Saved entries:
$ cat src/pkg/rgc_pkg.sv
package rgc_pkg;
    // Clock and timing, times in their own unit, counts derived
    localparam int CLK_MHZ          = 40;
    localparam int MEAS_TIME_US     = 50;
    localparam int MEAS_CYC         = MEAS_TIME_US * CLK_MHZ;
    localparam int OTP_LOAD_US      = 1000;
    localparam int OTP_LOAD_CYC     = OTP_LOAD_US * CLK_MHZ;
    localparam int DELAY_STEP_US    = 500;
    localparam int DELAY_STEP_CYC   = DELAY_STEP_US * CLK_MHZ;
    localparam int WIN_US           = 10;
    localparam int WIN_CYC          = WIN_US * CLK_MHZ;

    // Load current coding: one code step per LOAD_LSB_MA
    localparam int LOAD_LSB_MA      = 20;
    localparam int PWM_ENTRY_MA     = 600;
    localparam int RESULT_W         = 9;
    localparam int RESULT_LOW_W     = 8;
    localparam int RESULT_MSB       = 8;
    localparam logic [RESULT_W-1:0] PWM_ENTRY_CODE =
        RESULT_W'(PWM_ENTRY_MA / LOAD_LSB_MA);

    // External clock acceptance window in percent of nominal
    localparam int CLK_LOW_PCT      = 70;
    localparam int CLK_HIGH_PCT     = 110;
    localparam int PCT_FULL         = 100;
    localparam int NOM_W            = 5;
    localparam int NOMINAL_MIN_MHZ  = 1;
    localparam int NOMINAL_MAX_MHZ  = 24;

    // Field widths and channel counts
    localparam int VBUCK_W          = 8;
    localparam int VLIN_W           = 5;
    localparam int DLY_W            = 4;
    localparam int SLEW_W           = 3;
    localparam int ILIM_W           = 2;
    localparam int NUM_BUCK         = 2;
    localparam int NUM_LIN          = 2;
    localparam int NUM_CH           = NUM_BUCK + NUM_LIN;
    localparam logic [DLY_W-1:0] DLY_LAST = 4'h1;

    typedef struct packed {
        logic [VBUCK_W-1:0] vcode;
        logic               fpwm;
        logic [ILIM_W-1:0]  ilim;
        logic [SLEW_W-1:0]  slew;
        logic [DLY_W-1:0]   rise;
        logic [DLY_W-1:0]   fall;
    } rgc_buck_cfg_s;

    typedef struct packed {
        logic [VLIN_W-1:0]  vcode;
        logic [DLY_W-1:0]   rise;
        logic [DLY_W-1:0]   fall;
    } rgc_lin_cfg_s;

    typedef enum logic [1:0] {
        ST_OTP_LOAD,
        ST_STANDBY,
        ST_ACTIVE
    } rgc_mode_e;
endpackage : rgc_pkg

$ cat src/pkg/rgc_chan_if.sv
`timescale 1ns/1ps
interface rgc_chan_if;
    logic                      allow;
    logic                      reg_en;
    logic                      pin_sel;
    logic                      pin_level;
    logic                      pin_edge;
    logic                      tick;
    logic [rgc_pkg::DLY_W-1:0] rise;
    logic [rgc_pkg::DLY_W-1:0] fall;
    logic                      on;

    modport ctrl (output allow, reg_en, pin_sel, pin_level, pin_edge,
                  output tick, rise, fall, input on);
    modport chan (input allow, reg_en, pin_sel, pin_level, pin_edge,
                  input tick, rise, fall, output on);
endinterface : rgc_chan_if

$ cat src/hw/rgc_top.sv
// Functional notes
// - No forced PWM: PWM at 600 mA and up, else PFM.
// - Forced PWM: fixed frequency PWM at any load.
// - Voltage, PWM, limit, slew and delays reset from OTP.
// - Measurement select write latches buck, starts measurement.
// - Measured buck forced to PWM; at most 50 us.
// - Measurement end sets done flag; mask blocks event.
// - Result bits 7..0 in first word, bit 8 in second.
// - Result is 20 mA per code; all ones is 10.22 A.
// - Dither on both bucks only with its bit set, sync off.
// - Sync off: RC, no events; sync on: follows valid clock.
// - Sync flag raises no event while masked.
// - Five bit nominal external clock, 1 to 24 MHz.
// - External clock valid within -30 to +10 percent.
// - No valid clock at OTP-to-standby or at a buck turning on in standby sets flag.
// - After OTP load enter standby; host may rewrite settings.
// - Enables act only in standby or active.
// - Pin select 0: enable bit switches regulator.
// - Enable bit and pin select 1: pin decides.
// - Pin mode: rise delay after pin rise, fall delay after fall.
// - Delays apply to pin transitions only.
// - On regulator drives its voltage code; bit 0 keeps off.
`timescale 1ns/1ps
module rgc_top #(
    parameter int OTP_LOAD_CYCLES   = rgc_pkg::OTP_LOAD_CYC,
    parameter int DELAY_STEP_CYCLES = rgc_pkg::DELAY_STEP_CYC
) (
    input  logic                      ref_clk,
    input  logic                      srst,
    input  logic                      enable_pin,
    input  logic                      sync_clock_input,
    input  rgc_pkg::rgc_buck_cfg_s [1:0] otp_buck_cfg,
    input  rgc_pkg::rgc_lin_cfg_s  [1:0] otp_lin_cfg,
    input  logic [1:0]                buck_cfg_write,
    input  rgc_pkg::rgc_buck_cfg_s [1:0] buck_cfg_data,
    input  logic [1:0]                lin_cfg_write,
    input  rgc_pkg::rgc_lin_cfg_s  [1:0] lin_cfg_data,
    input  logic [1:0]                buck_on_request,
    input  logic [1:0]                buck_pin_select,
    input  logic [1:0]                linreg_on_request,
    input  logic [1:0]                linreg_pin_select,
    input  logic                      dither_enable,
    input  logic                      sync_enable,
    input  logic [rgc_pkg::NOM_W-1:0] ext_clock_nominal,
    input  logic                      meas_select_write,
    input  logic                      meas_select_buck,
    input  logic                      meas_done_mask,
    input  logic                      meas_done_clear,
    input  logic                      sync_clock_mask,
    input  logic                      sync_clock_clear,
    input  logic [1:0][rgc_pkg::RESULT_W-1:0] buck_load_code,
    output rgc_pkg::rgc_mode_e        op_mode,
    output rgc_pkg::rgc_buck_cfg_s [1:0] buck_cfg,
    output rgc_pkg::rgc_lin_cfg_s  [1:0] lin_cfg,
    output logic [1:0]                buck_on,
    output logic [1:0]                linreg_on,
    output logic [1:0][rgc_pkg::VBUCK_W-1:0] buck_voltage_code,
    output logic [1:0][rgc_pkg::VLIN_W-1:0]  linreg_voltage_code,
    output logic [1:0]                buck_pwm,
    output logic                      dither_active,
    output logic                      ext_clock_valid,
    output logic                      ext_clock_selected,
    output logic                      meas_busy,
    output logic                      meas_buck,
    output logic [7:0]                meas_result_low,
    output logic [7:0]                meas_result_high,
    output logic                      meas_done_flag,
    output logic                      meas_done_event,
    output logic                      sync_clock_flag,
    output logic                      sync_clock_event
);
    import rgc_pkg::*;

    typedef struct packed {
        logic                             pin_s1;
        logic                             pin_s2;
        logic                             pin_prev;
        logic                             clk_s1;
        logic                             clk_s2;
        logic                             clk_prev;
        rgc_mode_e                        mode;
        logic [31:0]                      otp_cnt;
        logic [31:0]                      tick_cnt;
        logic                             tick;
        rgc_buck_cfg_s [NUM_BUCK-1:0]     bcfg;
        rgc_lin_cfg_s  [NUM_LIN-1:0]      lcfg;
        logic                             m_busy;
        logic                             m_buck;
        logic [31:0]                      m_cnt;
        logic [RESULT_W-1:0]              result;
        logic                             m_flag;
        logic                             s_flag;
        logic                             valid_prev;
        logic [NUM_BUCK-1:0][VBUCK_W-1:0] vbuck;
        logic [NUM_LIN-1:0][VLIN_W-1:0]   vlin;
        logic [NUM_BUCK-1:0]              pwm;
        logic                             dither;
        logic                             ext_sel;
    } rgc_top_state_s;

    rgc_top_state_s st;
    rgc_top_state_s next_st;

    logic                         clk_valid;
    logic                         clk_rise;
    logic                         allow;
    logic [NUM_CH-1:0]            ch_on;
    logic [NUM_CH-1:0]            ch_reg_en;
    logic [NUM_CH-1:0]            ch_pin_sel;
    logic [NUM_CH-1:0][DLY_W-1:0] ch_rise;
    logic [NUM_CH-1:0][DLY_W-1:0] ch_fall;
    logic                         m_set;
    logic                         s_set;
    logic                         buck_heavy;

    // Pins and sync clock are asynchronous; the second stage feeds logic
    assign clk_rise = st.clk_s2 && !st.clk_prev;
    assign allow    = (st.mode != ST_OTP_LOAD);

    // Channel order: bucks first, then the linear regulators
    always_comb begin
        ch_reg_en  = {linreg_on_request, buck_on_request};
        ch_pin_sel = {linreg_pin_select, buck_pin_select};
        for (int i = 0; i < NUM_BUCK; i++) begin
            ch_rise[i] = st.bcfg[i].rise;
            ch_fall[i] = st.bcfg[i].fall;
        end
        for (int i = 0; i < NUM_LIN; i++) begin
            ch_rise[NUM_BUCK+i] = st.lcfg[i].rise;
            ch_fall[NUM_BUCK+i] = st.lcfg[i].fall;
        end
    end

    // One delay sequencer per regulator, all sharing the pin and timebase
    rgc_chan_if ch_if [NUM_CH] ();

    for (genvar gi = 0; gi < NUM_CH; gi++) begin : g_ch
        assign ch_if[gi].allow     = allow;
        assign ch_if[gi].reg_en    = ch_reg_en[gi];
        assign ch_if[gi].pin_sel   = ch_pin_sel[gi];
        assign ch_if[gi].pin_level = st.pin_s2;
        assign ch_if[gi].pin_edge  = st.pin_s2 ^ st.pin_prev;
        assign ch_if[gi].tick      = st.tick;
        assign ch_if[gi].rise      = ch_rise[gi];
        assign ch_if[gi].fall      = ch_fall[gi];
        assign ch_on[gi]           = ch_if[gi].on;

        rgc_delay_chan u_chan (
            .ref_clk (ref_clk),
            .srst    (srst),
            .ch      (ch_if[gi])
        );
    end

    // Frequency window check on the synchronised clock edges
    rgc_clk_check u_clk_check (
        .ref_clk   (ref_clk),
        .srst      (srst),
        .edge_seen (clk_rise),
        .nominal   (ext_clock_nominal),
        .valid     (clk_valid)
    );

    // Flag set terms; a set in the clear cycle still lands
    always_comb begin
        m_set = st.m_busy && (st.m_cnt == 32'(MEAS_CYC - 1));
        s_set = 1'b0;
        if (sync_enable && allow && (clk_valid != st.valid_prev)) begin
            s_set = 1'b1;
        end
        if (sync_enable && !clk_valid) begin
            if ((st.mode == ST_OTP_LOAD) &&
                (st.otp_cnt == 32'(OTP_LOAD_CYCLES - 1))) begin
                s_set = 1'b1;
            end
            if ((st.mode == ST_STANDBY) && (|ch_on[NUM_BUCK-1:0])) begin
                s_set = 1'b1;
            end
        end
    end

    // Main next-state logic
    always_comb begin
        next_st = st;
        buck_heavy = 1'b0;

        // Two-stage synchronisers and edge history
        next_st.pin_s1   = enable_pin;
        next_st.pin_s2   = st.pin_s1;
        next_st.pin_prev = st.pin_s2;
        next_st.clk_s1   = sync_clock_input;
        next_st.clk_s2   = st.clk_s1;
        next_st.clk_prev = st.clk_s2;

        // Free running delay timebase, one tick per step
        next_st.tick = 1'b0;
        if (st.tick_cnt == 32'(DELAY_STEP_CYCLES - 1)) begin
            next_st.tick_cnt = '0;
            next_st.tick     = 1'b1;
        end else begin
            next_st.tick_cnt = st.tick_cnt + 32'h1;
        end

        // Operating mode sequence
        case (st.mode)
            ST_OTP_LOAD: begin
                if (st.otp_cnt == 32'(OTP_LOAD_CYCLES - 1)) begin
                    next_st.mode = ST_STANDBY;
                    next_st.bcfg = otp_buck_cfg;
                    next_st.lcfg = otp_lin_cfg;
                end else begin
                    next_st.otp_cnt = st.otp_cnt + 32'h1;
                end
            end
            ST_STANDBY: begin
                if (|ch_on) begin
                    next_st.mode = ST_ACTIVE;
                end
            end
            ST_ACTIVE: begin
                if (!(|ch_on)) begin
                    next_st.mode = ST_STANDBY;
                end
            end
            default: begin
                next_st.mode = ST_OTP_LOAD;
            end
        endcase

        // Host rewrites once out of OTP load
        if (allow) begin
            for (int i = 0; i < NUM_BUCK; i++) begin
                if (buck_cfg_write[i]) begin
                    next_st.bcfg[i] = buck_cfg_data[i];
                end
            end
            for (int i = 0; i < NUM_LIN; i++) begin
                if (lin_cfg_write[i]) begin
                    next_st.lcfg[i] = lin_cfg_data[i];
                end
            end
        end

        // Load measurement; a new select write restarts the sequence
        if (allow && meas_select_write) begin
            next_st.m_busy = 1'b1;
            next_st.m_buck = meas_select_buck;
            next_st.m_cnt  = '0;
        end else if (st.m_busy) begin
            if (m_set) begin
                next_st.m_busy = 1'b0;
                next_st.result = buck_load_code[st.m_buck];
            end else begin
                next_st.m_cnt = st.m_cnt + 32'h1;
            end
        end

        // Sticky flags, set wins over clear
        next_st.m_flag = (st.m_flag && !meas_done_clear) || m_set;
        next_st.s_flag = (st.s_flag && !sync_clock_clear) || s_set;
        next_st.valid_prev = clk_valid;

        // Regulator outputs: voltage code only while the channel is on
        for (int i = 0; i < NUM_BUCK; i++) begin
            next_st.vbuck[i] = ch_on[i] ? st.bcfg[i].vcode : '0;
            buck_heavy = (buck_load_code[i] >= PWM_ENTRY_CODE);
            next_st.pwm[i] = ch_on[i] &&
                (st.bcfg[i].fpwm || buck_heavy ||
                 (st.m_busy && (st.m_buck == i[0])));
        end
        for (int i = 0; i < NUM_LIN; i++) begin
            next_st.vlin[i] = ch_on[NUM_BUCK+i] ? st.lcfg[i].vcode : '0;
        end

        // Dither only on the RC clock; external clock taken when valid
        next_st.dither  = dither_enable && !sync_enable;
        next_st.ext_sel = sync_enable && allow && clk_valid;
    end

    // Single state register; reset loads constants only
    always_ff @(posedge ref_clk) begin
        if (srst) begin
            st <= '0;
        end else begin
            st <= next_st;
        end
    end

    // Output mapping
    assign op_mode             = st.mode;
    assign buck_cfg            = st.bcfg;
    assign lin_cfg             = st.lcfg;
    assign buck_on             = ch_on[NUM_BUCK-1:0];
    assign linreg_on           = ch_on[NUM_CH-1:NUM_BUCK];
    assign buck_voltage_code   = st.vbuck;
    assign linreg_voltage_code = st.vlin;
    assign buck_pwm            = st.pwm;
    assign dither_active       = st.dither;
    assign ext_clock_valid     = clk_valid;
    assign ext_clock_selected  = st.ext_sel;
    assign meas_busy           = st.m_busy;
    assign meas_buck           = st.m_buck;

    // Result split across two words, upper bits of the second read zero
    assign meas_result_low  = st.result[RESULT_LOW_W-1:0];
    assign meas_result_high = {7'h00, st.result[RESULT_MSB]};

    // Masks gate the events only; flags stay visible regardless
    assign meas_done_flag   = st.m_flag;
    assign meas_done_event  = st.m_flag && !meas_done_mask;
    assign sync_clock_flag  = st.s_flag;
    assign sync_clock_event = st.s_flag && !sync_clock_mask;
endmodule : rgc_top

$ cat src/hw/rgc_delay_chan.sv
`timescale 1ns/1ps
module rgc_delay_chan (
    input  logic        ref_clk,
    input  logic        srst,
    rgc_chan_if.chan    ch
);
    import rgc_pkg::*;

    typedef struct packed {
        logic             on;
        logic             busy;
        logic [DLY_W-1:0] steps;
    } rgc_dly_state_s;

    rgc_dly_state_s st;
    rgc_dly_state_s next_st;
    logic [DLY_W-1:0] code;

    // Register mode acts at once, pin mode waits on the shared timebase
    always_comb begin
        next_st = st;
        code    = ch.pin_level ? ch.rise : ch.fall;
        if (!ch.allow || !ch.reg_en) begin
            next_st = '0;
        end else if (!ch.pin_sel) begin
            next_st.on   = 1'b1;
            next_st.busy = 1'b0;
        end else if (ch.pin_edge) begin
            if (code == '0) begin
                next_st.on   = ch.pin_level;
                next_st.busy = 1'b0;
            end else begin
                next_st.busy  = 1'b1;
                next_st.steps = code;
            end
        end else if (!st.busy) begin
            next_st.on = ch.pin_level;
        end else if (ch.tick) begin
            if (st.steps == DLY_LAST) begin
                next_st.busy = 1'b0;
                next_st.on   = ch.pin_level;
            end else begin
                next_st.steps = st.steps - DLY_LAST;
            end
        end
    end

    always_ff @(posedge ref_clk) begin
        if (srst) begin
            st <= '0;
        end else begin
            st <= next_st;
        end
    end

    assign ch.on = st.on;
endmodule : rgc_delay_chan

$ cat src/hw/rgc_clk_check.sv
`timescale 1ns/1ps
module rgc_clk_check (
    input  logic                      ref_clk,
    input  logic                      srst,
    input  logic                      edge_seen,
    input  logic [rgc_pkg::NOM_W-1:0] nominal,
    output logic                      valid
);
    import rgc_pkg::*;

    typedef struct packed {
        logic [31:0] win;
        logic [9:0]  edges;
        logic        valid;
    } rgc_chk_state_s;

    rgc_chk_state_s st;
    rgc_chk_state_s next_st;
    logic [31:0] edges_pct;
    logic [31:0] lim_lo;
    logic [31:0] lim_hi;
    logic        nom_ok;

    // Edges counted over a fixed window, judged against nominal
    always_comb begin
        next_st   = st;
        edges_pct = 32'(st.edges) * 32'(PCT_FULL);
        lim_lo    = 32'(nominal) * 32'(CLK_LOW_PCT * WIN_US);
        lim_hi    = 32'(nominal) * 32'(CLK_HIGH_PCT * WIN_US);
        nom_ok    = (32'(nominal) >= 32'(NOMINAL_MIN_MHZ)) &&
                    (32'(nominal) <= 32'(NOMINAL_MAX_MHZ));
        if (edge_seen && (st.edges != '1)) begin
            next_st.edges = st.edges + 10'h001;
        end
        if (st.win == 32'(WIN_CYC - 1)) begin
            next_st.win   = '0;
            next_st.edges = '0;
            next_st.valid = nom_ok && (edges_pct >= lim_lo) &&
                            (edges_pct <= lim_hi);
        end else begin
            next_st.win = st.win + 32'h1;
        end
    end

    always_ff @(posedge ref_clk) begin
        if (srst) begin
            st <= '0;
        end else begin
            st <= next_st;
        end
    end

    assign valid = st.valid;
endmodule : rgc_clk_check

$ cat config.mk
export PLATFORM = sky130hd
export DESIGN_NAME = rgc_top
export DESIGN_NICKNAME = d
export VERILOG_FILES = /design/src/pkg/rgc_pkg.sv /design/src/pkg/rgc_chan_if.sv /design/src/hw/rgc_top.sv /design/src/hw/rgc_delay_chan.sv /design/src/hw/rgc_clk_check.sv
export SDC_FILE = /design/constraint.sdc
export NUM_CORES = 1
export LEC_CHECK = 0
export BUFFER_PORTS_ARGS = -buffer_cell sky130_fd_sc_hd__buf_4
export CAP_MARGIN = 40
export CORE_MARGIN = 1
export CORE_UTILIZATION = 23
export CTS_CLUSTER_DIAMETER = 100
export DETAILED_ROUTE_END_ITERATION = 7
export RECOVER_POWER = 25
export SLEW_MARGIN = 20
export SYNTH_ARGS = -nofsm -noshare
export SYNTH_HDL_FRONTEND = slang
export SYNTH_SLANG_ARGS = --single-unit
$ cat constraint.sdc
create_clock -name ref_clk -period 5.1 [get_ports ref_clk]
set_clock_uncertainty 0.05 [all_clocks]
set_input_delay 0.51 -clock ref_clk [delete_from_list [all_inputs] [get_ports ref_clk]]
set_output_delay 0.51 -clock ref_clk [all_outputs]
set_load 0.05 [all_outputs]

◆ TASK ITEM: Nothing but a number belongs in the answer: the tally of lines in the data holding "lcfg".

◆ FINAL ANSWER: 7